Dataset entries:

*-*-*

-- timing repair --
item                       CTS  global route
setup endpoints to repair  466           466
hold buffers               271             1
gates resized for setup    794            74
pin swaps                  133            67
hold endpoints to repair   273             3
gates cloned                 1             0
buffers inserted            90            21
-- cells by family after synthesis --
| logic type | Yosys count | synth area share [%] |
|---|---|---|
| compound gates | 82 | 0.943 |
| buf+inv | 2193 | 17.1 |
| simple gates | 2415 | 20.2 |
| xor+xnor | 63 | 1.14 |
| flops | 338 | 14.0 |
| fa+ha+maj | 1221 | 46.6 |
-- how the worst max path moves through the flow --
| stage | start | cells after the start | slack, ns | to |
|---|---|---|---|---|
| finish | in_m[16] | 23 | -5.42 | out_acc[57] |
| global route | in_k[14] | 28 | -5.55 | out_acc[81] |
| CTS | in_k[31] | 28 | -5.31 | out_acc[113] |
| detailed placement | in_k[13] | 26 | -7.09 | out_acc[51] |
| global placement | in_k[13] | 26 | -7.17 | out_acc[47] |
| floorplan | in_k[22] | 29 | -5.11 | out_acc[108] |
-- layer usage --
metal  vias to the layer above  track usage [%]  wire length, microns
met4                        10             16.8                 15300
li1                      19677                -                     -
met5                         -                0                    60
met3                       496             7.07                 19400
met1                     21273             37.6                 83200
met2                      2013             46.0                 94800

*-*-*

# Exercise goal
A verbatim restatement of all the entries above is required.

# Answer space
-- timing repair --
item                       CTS  global route
setup endpoints to repair  466           466
hold buffers               271             1
gates resized for setup    794            74
pin swaps                  133            67
hold endpoints to repair   273             3
gates cloned                 1             0
buffers inserted            90            21
-- cells by family after synthesis --
| logic type | Yosys count | synth area share [%] |
|---|---|---|
| compound gates | 82 | 0.943 |
| buf+inv | 2193 | 17.1 |
| simple gates | 2415 | 20.2 |
| xor+xnor | 63 | 1.14 |
| flops | 338 | 14.0 |
| fa+ha+maj | 1221 | 46.6 |
-- how the worst max path moves through the flow --
| stage | start | cells after the start | slack, ns | to |
|---|---|---|---|---|
| finish | in_m[16] | 23 | -5.42 | out_acc[57] |
| global route | in_k[14] | 28 | -5.55 | out_acc[81] |
| CTS | in_k[31] | 28 | -5.31 | out_acc[113] |
| detailed placement | in_k[13] | 26 | -7.09 | out_acc[51] |
| global placement | in_k[13] | 26 | -7.17 | out_acc[47] |
| floorplan | in_k[22] | 29 | -5.11 | out_acc[108] |
-- layer usage --
metal  vias to the layer above  track usage [%]  wire length, microns
met4                        10             16.8                 15300
li1                      19677                -                     -
met5                         -                0                    60
met3                       496             7.07                 19400
met1                     21273             37.6                 83200
met2                      2013             46.0                 94800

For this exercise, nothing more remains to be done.